How Private Specialist Clinics in Japan Allow for Medical Services Much More Efficient than Hospitals

One of the greatest advantages of living in Japan is its high-quality affordable medical services.  National insurance cover 70% of all medical costs incurred in any clinic or hospital, while the insurance itself costs a fraction of what the same would cost in the US.  Medical facilities often have the most advanced medical equipments anywhere in the world, while the skill levels of nurses and doctors are top-notch.  Medical accidents are few and far in between, while even the smallest illnesses are dealt with meticulously without any occurrence of careless dismissal.

But perhaps the greatest advantage of all among all the benefits the Japanese medical care system offers is the massive network of private specialist clinics dotted around the country.  In densely populated urban areas like Tokyo, every residential neighborhood would have ENT, dental, maternity clinics along with many general practitioners, alongside community hospitals.  These specialist clinics are basically mom-and-pop shops with one or two doctors, but are high-quality enough to compete directly for customers with large regional hospitals.

While they are slightly more expensive than the same care offered at large hospitals, these clinics more than make up for the higher costs with greater convenience.  Unless hospitals, they are situated directly within residential neighborhoods, providing the surrounding neighborhood with high-quality care without the need to commute long distances to large medical facilities.  The residents of the neighborhood develop long-lasting relationships with the doctors running the clinics, allowing for more personalized service than is possible in a large hospital.  The close client relationships leads to trust that in turn ensure people always come back.

Moreover, since the clinics are manned by no more a couple of doctors, a couple of nurses, and a few admin staff, they can handle patients without the large bureaucracy that burdens large hospitals.  Fewer staff means more productivity, and often also means greater speed since the same patient record and other paperwork do not need to be handled by more than a couple of people in these specialist clinics.  Greater productivity and speed in the small clinics then, often means a patient can get treatment for the same illness much faster in a clinic than a hospital, despite the fact that hospitals have many more doctors on staff.

The competitiveness of specialist neighborhood clinics in Japan illustrates the corresponding backwardness of medical care in many other countries.  The US and UK, for instance, still rely on neighborhood general practitioners that refer patients to specialists for any sort of treatments that require more than issuing a few common medicines.  The whole referral system, while reducing the burden on specialists to see many patients who do not need specialist care, increase the wait time and costs for those who indeed need to see specialists for urgent care and precise feedback on current conditions.

The Japanese system solves the problem by introducing market incentives for specialists to operate outside the hospital-based medical system.  In essence, by creating a market environment where specialists can work productively and make more money running their own neighborhood clinics, the Japanese private healthcare system makes it rather irrelevant whether specialists are willing to see people who do not actually need specialist care.  Specialists who run their own clinics can operate at much faster speed at higher incomes, so they are happy to see more patients, even if they are just in for mundane checkups.
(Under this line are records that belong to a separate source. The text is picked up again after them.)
`src/rtl/muldiv_pkg.sv`:
```
// Shared opcode, state and operand-signedness definitions for the iterative RV32M multiply/divide unit.
package muldiv_pkg;

    localparam logic [2:0] OP_MUL    = 3'd0;
    localparam logic [2:0] OP_MULH   = 3'd1;
    localparam logic [2:0] OP_MULHSU = 3'd2;
    localparam logic [2:0] OP_MULHU  = 3'd3;
    localparam logic [2:0] OP_DIV    = 3'd4;
    localparam logic [2:0] OP_DIVU   = 3'd5;
    localparam logic [2:0] OP_REM    = 3'd6;
    localparam logic [2:0] OP_REMU   = 3'd7;

    typedef enum logic [1:0] {
        ST_IDLE   = 2'd0,
        ST_CALC   = 2'd1,
        ST_FINISH = 2'd2
    } state_t;

    function automatic logic is_div(input logic [2:0] op);
        return op[2];
    endfunction

    function automatic logic is_signed_a(input logic [2:0] op);
        return (op == OP_MULH) || (op == OP_MULHSU) || (op == OP_DIV) || (op == OP_REM);
    endfunction

    function automatic logic is_signed_b(input logic [2:0] op);
        return (op == OP_MULH) || (op == OP_DIV) || (op == OP_REM);
    endfunction

endpackage

```
`src/rtl/muldiv_step.sv`:
```
// One combinational iteration: shift-add multiply step or restoring-divide step on magnitudes.
module muldiv_step #(
    parameter int Width = 32
) (
    input  logic             div_mode,
    input  logic [Width-1:0] hi_in,
    input  logic [Width-1:0] lo_in,
    input  logic [Width-1:0] operand,
    output logic [Width-1:0] hi_out,
    output logic [Width-1:0] lo_out,
    output logic             q_bit
);

    logic [Width:0]   sum;
    logic [Width+1:0] trial;

    always_comb begin
        sum   = {1'b0, hi_in} + (lo_in[0] ? {1'b0, operand} : {(Width+1){1'b0}});
        // Two guard bits so the borrow is exact even for a zero divisor.
        trial = {1'b0, hi_in, lo_in[Width-1]} - {2'b00, operand};
        q_bit = div_mode & ~trial[Width+1];
        if (div_mode) begin
            hi_out = q_bit ? trial[Width-1:0] : {hi_in[Width-2:0], lo_in[Width-1]};
        end else begin
            hi_out = sum[Width:1];
        end
        lo_out = {sum[0], lo_in[Width-1:1]};
    end

endmodule

```
`src/rtl/muldiv_unit.sv`:
```
// Iterative RV32M mul/div: 33 cycles accept-to-Done (2 with MULDIV_EARLY_OUT_EN for trivial cases).
// Start is accepted only while Busy=0; requests during Busy are dropped, not queued.
module muldiv_unit
    import muldiv_pkg::*;
#(
    parameter int Width = 32,
    parameter int CntW  = 5
) (
    input  logic             clk,
    input  logic             rst_n,
    input  logic             Start,
    input  logic [2:0]       Op,
    input  logic [Width-1:0] OperandA,
    input  logic [Width-1:0] OperandB,
    input  logic [4:0]       DestReg,
    output logic             Busy,
    output logic             Done,
    output logic [Width-1:0] Result,
    output logic [4:0]       ResultReg
);

    state_t            state, state_nxt;
    logic [CntW-1:0]   cnt;
    logic [2:0]        op_q;
    logic              neg_q, early_q;
    logic [4:0]        rd_q;
    logic [Width-1:0]  hi, lo, opnd, hi_d, lo_d;
    logic [Width-1:0]  step_hi, step_lo;
    logic              step_q;
    logic              neg_a, neg_b, b_zero, early_det, ld_neg;
    logic [Width-1:0]  mag_a, mag_b, ld_hi, ld_lo, ld_opnd;
`ifdef MULDIV_EARLY_OUT_EN
    logic              ovf;
`endif

    // Final sign fix-up applied to the magnitude result.
    function automatic logic [Width-1:0] finalize(input logic [2:0] op, input logic neg,
                                                  input logic [Width-1:0] h, input logic [Width-1:0] l);
        logic [2*Width-1:0] p;
        logic [Width-1:0]   r;
        p = {h, l};
        if (neg) p = -p;
        if (op[2]) begin
            r = op[1] ? h : l;
            if (neg) r = -r;
        end else if (op == OP_MUL) begin
            r = p[Width-1:0];
        end else begin
            r = p[2*Width-1:Width];
        end
        return r;
    endfunction

    always_comb begin
        neg_a   = is_signed_a(Op) & OperandA[Width-1];
        neg_b   = is_signed_b(Op) & OperandB[Width-1];
        mag_a   = neg_a ? -OperandA : OperandA;
        mag_b   = neg_b ? -OperandB : OperandB;
        b_zero  = (OperandB == '0);
        ld_hi   = '0;
        if (is_div(Op)) begin
            ld_lo   = mag_a;
            ld_opnd = mag_b;
            ld_neg  = Op[1] ? neg_a : ((neg_a ^ neg_b) & ~b_zero);
        end else begin
            ld_lo   = mag_b;
            ld_opnd = mag_a;
            ld_neg  = neg_a ^ neg_b;
        end
`ifdef MULDIV_EARLY_OUT_EN
        ovf = ((Op == OP_DIV) || (Op == OP_REM)) && (OperandA == {1'b1, {(Width-1){1'b0}}})
              && (OperandB == '1);
        early_det = is_div(Op) ? (b_zero | ovf) : ((OperandA == '0) || b_zero);
        // Preload exactly what the full iteration would leave in hi/lo.
        if (early_det) begin
            if (!is_div(Op)) begin
                ld_lo = '0;
            end else if (b_zero) begin
                ld_hi = mag_a;
                ld_lo = '1;
            end
        end
`else
        early_det = 1'b0;
`endif
    end

    muldiv_step #(.Width(Width)) u_step (
        .div_mode (op_q[2]),
        .hi_in    (hi),
        .lo_in    (lo),
        .operand  (opnd),
        .hi_out   (step_hi),
        .lo_out   (step_lo),
        .q_bit    (step_q)
    );

    always_comb begin
        hi_d = hi;
        lo_d = lo;
        if (state == ST_IDLE && Start) begin
            hi_d = ld_hi;
            lo_d = ld_lo;
        end else if (state == ST_CALC && !early_q) begin
            hi_d = step_hi;
            lo_d = op_q[2] ? {lo[Width-2:0], step_q} : step_lo;
        end
    end

    always_ff @(posedge clk or negedge rst_n) begin
        if (!rst_n) state <= ST_IDLE;
        else        state <= state_nxt;
    end

    always_comb begin
        state_nxt = state;
        case (state)
            ST_IDLE:   if (Start) state_nxt = ST_CALC;
            ST_CALC:   if (early_q || cnt == CntW'(Width-1)) state_nxt = ST_FINISH;
            ST_FINISH: state_nxt = ST_IDLE;
            default:   state_nxt = ST_IDLE;
        endcase
    end

    always_comb begin
        Busy = (state != ST_IDLE);
        Done = (state == ST_FINISH);
    end

    always_ff @(posedge clk or negedge rst_n) begin
        if (!rst_n) begin
            cnt       <= '0;
            op_q      <= '0;
            neg_q     <= 1'b0;
            early_q   <= 1'b0;
            rd_q      <= '0;
            hi        <= '0;
            lo        <= '0;
            opnd      <= '0;
            Result    <= '0;
            ResultReg <= '0;
        end else begin
            hi <= hi_d;
            lo <= lo_d;
            if (state == ST_IDLE && Start) begin
                op_q    <= Op;
                neg_q   <= ld_neg;
                early_q <= early_det;
                rd_q    <= DestReg;
                opnd    <= ld_opnd;
                cnt     <= '0;
            end else if (state == ST_CALC) begin
                cnt <= (state_nxt == ST_FINISH) ? '0 : cnt + CntW'(1);
            end
            if (state == ST_CALC && state_nxt == ST_FINISH) begin
                Result    <= finalize(op_q, neg_q, hi_d, lo_d);
                ResultReg <= rd_q;
            end
        end
    end

endmodule

```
As a positive externality of competitive specialist clinics, hospitals must further specialize in order to stay relevant in the face of dozens of private clinics pulling away customers.  Knowing that they cannot compete on convenience or efficiency, hospitals need to advertise based on their niche services made possible due to presence of a larger staff.  More physicians mean that hospitals can take in "ultra-specialists" capable of treating rare and unusual diseases without having to skim on regular services that can be covered by other doctors on staff.  Private clinics with only one or two doctors cannot devote the same resource for further specialization.

As a result, the presence of specialist clinics in Japan allow for not just competition between clinics and hospitals but also their complementarity to a certain degree.  While private clinics encourage more doctors and customers to become neighborhood specialists, hospitals are pushed to seek the most cutting edge in modern medicine, devoting more of their resources to ensure that, in the face of competitive specialist clinics, they stay relevant because of ever-growing ability to handle previously untreatable and undiagnosable diseases.  The complementarity guarantees both convenient access and innovation.